Tell how many lines of the data below have the string "OpenROAD" in them. Say nothing more.

[Extracted data entries]
╔══
module ysyx_22050518_mux2t1_64(
    input sel ,
    input [63:0]    in0,
    input [63:0]    in1,
    output[63:0]    out
);
assign out = sel ? in1:in0;
endmodule 

===== flow/constraint.sdc =====
current_design ysyx_22050518_csr_top

set clk_period 15.0
set clk_io_pct 0.2

create_clock -name clk0 -period $clk_period [get_ports {clk}]

set non_clock_inputs [all_inputs -no_clocks]
set_input_delay [expr $clk_period * $clk_io_pct] -clock clk0 $non_clock_inputs
set_output_delay [expr $clk_period * $clk_io_pct] -clock clk0 [all_outputs]

===== flow/run.sh =====
#!/bin/bash
# OpenROAD 26Q1-2900-gdf79404cd8, Yosys 0.63+post, stock flow scripts
make -C /OpenROAD-flow-scripts/flow DESIGN_CONFIG=/design/flow/config.mk WORK_HOME=/design/flow/orfs finish

===== flow/config.mk =====
export PLATFORM = sky130hd
export DESIGN_NAME = ysyx_22050518_csr_top
export DESIGN_NICKNAME = ysyx_22050518_csr_top
export VERILOG_FILES = /design/flow/design.v
export SDC_FILE = /design/flow/constraint.sdc
export NUM_CORES = 4
export LEC_CHECK = 1
export CORE_AREA = 10 10 338 338
export DIE_AREA = 0 0 348 348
╚══
[Answer to this exercise] 2